Copy each line of the listing that includes "make".
** Opening DATA FOR THIS TASK block **
`flow/design.v`:
```
module dual_port_ram #(
  parameter DATA_WIDTH = 8,
  parameter ADDR_WIDTH = 6
)(
  input logic clk,
  input logic rst,
  input logic [DATA_WIDTH-1 : 0] data1,
  input logic [ADDR_WIDTH-1 : 0] addr1,
  input logic enable1,
  input logic [DATA_WIDTH-1 : 0] data2,
  input logic [ADDR_WIDTH-1 : 0] addr2,
  input logic enable2,
  output logic [DATA_WIDTH-1 : 0] q1,
  output logic [DATA_WIDTH-1 : 0] q2
);
  logic [DATA_WIDTH-1 : 0] ram[0 : 2**(ADDR_WIDTH)-1];
  always@(posedge clk) begin
    if(rst) begin
      q1 <= 0;
      q2 <= 0;
    end else begin
      if (enable1) begin
        ram[addr1] <= data1;
      end else begin
        q1 <= ram[addr1];
      end 
      if (enable2) begin
        ram[addr2] <= data2;
      end else begin
        q2 <= ram[addr2];
      end 
    end 
  end
endmodule
```
`flow/run.sh`:
```
#!/bin/bash
# the make line also repeats each setting of config.mk as NAME=value (left out here)
make -C /OpenROAD-flow-scripts/flow DESIGN_CONFIG=/design/flow/config.mk WORK_HOME=/design/flow/orfs CLKGATE_MAP_FILE= finish
```
`flow/config.mk`:
```
export PLATFORM = sky130hd
export DESIGN_NAME = dual_port_ram
export DESIGN_NICKNAME = dual_port_ram
export VERILOG_FILES = /design/flow/design.v
export SDC_FILE = /design/flow/constraint.sdc
export NUM_CORES = 4
export LEC_CHECK = 0
export ABC_AREA = 1
export CAP_MARGIN = 20
export CORE_MARGIN = 2
export CORE_UTILIZATION = 72
export GPL_ROUTABILITY_DRIVEN = 0
export PLACE_DENSITY = 0.37
export SLEW_MARGIN = 20
export TNS_END_PERCENT = 10
```
`flow/constraint.sdc`:
```
create_clock -name core_clock -period 5.13 [get_ports {clk}]
set_input_delay 1.0260 -clock core_clock [delete_from_list [all_inputs] [get_ports {clk}]]
set_output_delay 1.0260 -clock core_clock [all_outputs]
set_load 0.01 [all_outputs]
```
==> results of run 1 <==
routing by layer:
metal,vias up,wire (um)
met2,3709,50600
li1,15600,-
met5,-,153
met1,15200,41300
met3,903,25100
met4,14,10800
per-stage QoR:
step	total power (uW)	hold slack [ns]	setup WS [ns]	cells	cell area (um2)
after CTS	10100	0.597	1.25	5489	36200
after detailed placement	6210	0.591	0.591	5386	34500
after global routing	10400	0.633	0.943	5494	36200
after global placement	6180	0.596	0.716	5386	34500
after floorplan	5730	0.555	2.01	4991	33800
final	10300	0.624	0.863	5499	36300
final cells by class:
type	instances	area, um2	area share (%)
Antenna cell	7	17.5	0.0483
Clock buffer	66	1440	3.97
Clock inverter	37	310	0.856
Inverter	156	611	1.68
Multi-Input combinational cell	3935	16100	44.3
Sequential cell	528	15700	43.3
Tap cell	607	759	2.09
Timing Repair Buffer	163	1360	3.76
** Closing DATA FOR THIS TASK block **
* **COMPLETED TASK**:
# the make line also repeats each setting of config.mk as NAME=value (left out here)
make -C /OpenROAD-flow-scripts/flow DESIGN_CONFIG=/design/flow/config.mk WORK_HOME=/design/flow/orfs CLKGATE_MAP_FILE= finish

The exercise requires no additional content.